Since Lemelson and, later, his Foundation enjoyed considerable success in litigating Lemelson patents against infringers, many potential targets of Lemelson suits were happy to have the opportunity to accept licenses in lieu of suit, despite the unusual length of many payment periods.

On January 24 2002 the Court of Appeals for the Federal Circuit acting through a two judge majority of a three judge panel, rendered a decision suggesting that the Lemelson royalty saga may now be nearing an end, despite the 183 unexpired patents and many pending patent applications the Foundation allegedly still holds. Specifically, in Symbol Technologies Inc v Lemelson Foundation LP, 61 USPQ 2d 1515 (Fed Cir 2002), the Court reversed and remanded for trial a Nevada district court's dismissal of two declaratory judgment suits each seeking a declaration of invalidity, unenforceability and non-infringement (of 10 Lemelson US patents in one instance and six such patents in the other).

The premise of each of the dismissed complaints was that patent claims issued after an unreasonable and unexplained delay in prosecution, even one that facially complies with time limits set by statute, may be subject to a decree of invalidity or permanent unenforceability based on the equitable doctrine of laches.

To reach the conclusion that the complaints do state a claim for relief upon which relief can be granted, provided the proofs at trial justify the contentions pleaded in the complaint, the two-judge majority relied upon two Supreme Court decisions, Woodbridge v United States, 263 US 50 (1923) and Webster Electric Co v Splitdorf Electric Co, 264 US 463 (1924) and an article by one of the drafters of the 1952 Patent Act, the most recent Congressional revision of the entire United States Patent Code. The article, by PJ Federico, a long time US Patent Office official, is entitled Commentary on the New Patent Act and is based upon a series of lectures given between the 1952 enactment of the 1952 Act and its 1954 effective date, at locations across the United States, as part of an effort to educate patent practitioners' groups about the revised patent code. The Commentary was first published in the 1954 edition of 35 United States Code Annotated.
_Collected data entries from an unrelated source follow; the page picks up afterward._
### src/rtl/stk_alu_pkg.sv
// Package: operation codes and word geometry shared by the stack ALU.
// Assumes the select field is exactly 3 bits wide.
package stk_alu_pkg;
    localparam int unsigned DATA_W = 20;
    localparam int unsigned WORD_W = DATA_W + 1;

    typedef enum logic [2:0] {
        OP_AND   = 3'd0,
        OP_XOR   = 3'd1,
        OP_COM   = 3'd2,
        OP_ADD   = 3'd3,
        OP_SHL   = 3'd4,
        OP_SHR   = 3'd5,
        OP_ADDNZ = 3'd6,
        OP_PASS  = 3'd7
    } alu_op_e;
endpackage

### src/rtl/stk_alu_arith.sv
// Adder for the add and conditional-add paths.
// Sums the data bits of both words and returns the carry out in the top result bit.
// Assumes the caller strips the carry bit from the operands.
module stk_alu_arith #(
    parameter int unsigned DW = 20
) (
    input  logic [DW-1:0] a_i,
    input  logic [DW-1:0] b_i,
    output logic [DW:0]   sum_o
);
    // zero-extended sum so the carry lands in bit DW
    always_comb begin
        sum_o = {1'b0, a_i} + {1'b0, b_i};
    end
endmodule

### src/rtl/stk_alu_bitwise.sv
// Logic and shift paths of the stack ALU.
// Operates on full words of DW+1 bits, where bit DW is the carry.
// Assumes DW >= 2 so that the two preserved right-shift bits exist.
module stk_alu_bitwise #(
    parameter int unsigned DW = 20
) (
    input  logic [DW:0] t_i,
    input  logic [DW:0] s_i,
    output logic [DW:0] and_o,
    output logic [DW:0] xor_o,
    output logic [DW:0] com_o,
    output logic [DW:0] shl_o,
    output logic [DW:0] shr_o
);
    // bitwise combine and invert across the whole word
    always_comb begin
        and_o = t_i & s_i;
        xor_o = t_i ^ s_i;
        com_o = ~t_i;
    end

    // left shift passes data bit DW-1 into the carry; right shift keeps the two top bits
    always_comb begin
        shl_o = {t_i[DW-1:0], 1'b0};
        shr_o = {t_i[DW], t_i[DW-1], t_i[DW-1:1]};
    end
endmodule

### src/rtl/stk_alu.sv
// Top of the stack ALU: selects one operation result and registers it.
// The pop request is registered with the result.
// Assumes operands are stable while valid_in is high; one cycle of latency.
module stk_alu
    import stk_alu_pkg::*;
#(
    parameter int unsigned DW = DATA_W
) (
    input  logic          clk,
    input  logic          rst_n,
    input  logic          valid_in,
    input  logic [2:0]    op_sel,
    input  logic [DW:0]   t_in,
    input  logic [DW:0]   s_in,
    output logic [DW:0]   t_out,
    output logic          pop_s,
    output logic          valid_out
);
    localparam int unsigned WW = DW + 1;

    alu_op_e      op;
    logic [WW-1:0] and_w, xor_w, com_w, shl_w, shr_w, sum_w;
    logic [WW-1:0] next_t;
    logic          next_pop;

    assign op = alu_op_e'(op_sel);

    stk_alu_bitwise #(.DW(DW)) bitwise_i (
        .t_i(t_in), .s_i(s_in),
        .and_o(and_w), .xor_o(xor_w), .com_o(com_w),
        .shl_o(shl_w), .shr_o(shr_w)
    );

    stk_alu_arith #(.DW(DW)) arith_i (
        .a_i(t_in[DW-1:0]), .b_i(s_in[DW-1:0]), .sum_o(sum_w)
    );

    // pick the result and the pop request for the selected operation
    always_comb begin
        next_pop = 1'b0;
        unique case (op)
            OP_AND:   begin next_t = and_w; next_pop = 1'b1; end
            OP_XOR:   begin next_t = xor_w; next_pop = 1'b1; end
            OP_COM:   next_t = com_w;
            OP_ADD:   begin next_t = sum_w; next_pop = 1'b1; end
            OP_SHL:   next_t = shl_w;
            OP_SHR:   next_t = shr_w;
            OP_ADDNZ: next_t = t_in[0] ? sum_w : t_in;
            default:  next_t = t_in;
        endcase
    end

    // result register: loads on valid, holds otherwise
    always_ff @(posedge clk) begin
        if (!rst_n) begin
            t_out     <= '0;
            pop_s     <= 1'b0;
            valid_out <= 1'b0;
        end else begin
            valid_out <= valid_in;
            pop_s     <= valid_in & next_pop;
            if (valid_in) t_out <= next_t;
        end
    end

    a_r2_valid_delay: assert property (@(posedge clk) disable iff (!rst_n)
        valid_in |=> valid_out);
    a_r2_hold_idle: assert property (@(posedge clk) disable iff (!rst_n)
        !valid_in |=> ($stable(t_out) && !pop_s && !valid_out));
    a_r4_com_inverts: assert property (@(posedge clk) disable iff (!rst_n)
        (valid_in && op_sel == 3'd2) |=> (t_out == ~$past(t_in)));
    a_r7_shr_keeps_top: assert property (@(posedge clk) disable iff (!rst_n)
        (valid_in && op_sel == 3'd5) |=> (t_out[DW:DW-1] == $past(t_in[DW:DW-1])));
    a_r9_addnz_idle: assert property (@(posedge clk) disable iff (!rst_n)
        (valid_in && op_sel == 3'd6 && !t_in[0]) |=> (t_out == $past(t_in)));
    a_r11_pop_ops: assert property (@(posedge clk) disable iff (!rst_n)
        valid_in |=> (pop_s == ($past(op_sel) inside {3'd0, 3'd1, 3'd3})));
    a_r11_pop_with_valid: assert property (@(posedge clk) disable iff (!rst_n)
        pop_s |-> valid_out);
endmodule

### config.mk
export PLATFORM = sky130hd
export DESIGN_NAME = stk_alu
export DESIGN_NICKNAME = d
export VERILOG_FILES = /design/src/rtl/stk_alu_pkg.sv /design/src/rtl/stk_alu_arith.sv /design/src/rtl/stk_alu_bitwise.sv /design/src/rtl/stk_alu.sv
export SDC_FILE = /design/constraint.sdc
export NUM_CORES = 1
export LEC_CHECK = 0
export ABC_CLOCK_PERIOD_IN_PS = 2980
export BUFFER_PORTS_ARGS = -buffer_cell sky130_fd_sc_hd__buf_2
export CAP_MARGIN = 0
export CORE_MARGIN = 2
export CORE_UTILIZATION = 55
export DETAILED_ROUTE_END_ITERATION = 7
export GPL_TIMING_DRIVEN = 0
export PLACE_DENSITY_LB_ADDON = 0.2
export SYNTH_ARGS = -nofsm -noshare
export SYNTH_HDL_FRONTEND = slang
export SYNTH_SLANG_ARGS = --single-unit
### constraint.sdc
create_clock -name clk -period 2.98 [get_ports clk]
set_clock_uncertainty 0.1 [all_clocks]
set_input_delay 0.298 -clock clk [delete_from_list [all_inputs] [get_ports clk]]
set_output_delay 0.298 -clock clk [all_outputs]
set_load 0.01 [all_outputs]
The two cited Supreme Court opinions relied on by the majority each held that a patentee, by designed delay in seeking the particular patent in suit, forfeited the right to the protection of that patent. The Federico Commentary points out that 35 USC § 282, as enacted in 1952, specifies "noninfringement, absence of liability for infringement, or unenforceability" as defences that may be pleaded in an infringement suit and that this statutory language embraces "the defenses such as that the patented invention has not been made, used or sold by the defendant, license; and the equitable defenses such as laches, estoppel and unclean hands "(61 USPQ 2d at 1519).

The dissenting judge expressed concern that "an applicant's full adherence to statutory procedures can nonetheless deprive the applicant, retrospectively, of a property right that was granted in accordance with law" (61 USPQ 2d at 1522). This, however, ignores the fact that the matter of whether any US patent "was granted in accordance with law" is always open to inquiry in a trial court. All US patents are presumptively valid under 35 US § 282 and are equally subject to a general presumption, applicable to all grants by governmental agencies of the United States, that they were regularly and properly granted pursuant to law. Both presumptions, however, are, by definition, always rebuttable by contrary evidence from persons attacking a patent in a court of law. By overlooking both the presumptions and their fundamental nature, the dissent succumbs to circular reasoning and adds little to the discussion.

The panel majority's ruling ? that so-called "prosecution laches" is a cognizable ground for holding a patent unenforceable ? is eminently correct under prevailing US law. It remains to be seen whether the district court, on remand, will conclude that the Lemelson conduct in obtaining at least some of the submarine patents identified in the resuscitated complaints amounted to the "designed delay" that forfeits the right to a patent.

Meanwhile, this situation is one which a considerable proportion of the world's patent-savvy people will no doubt be monitoring closely.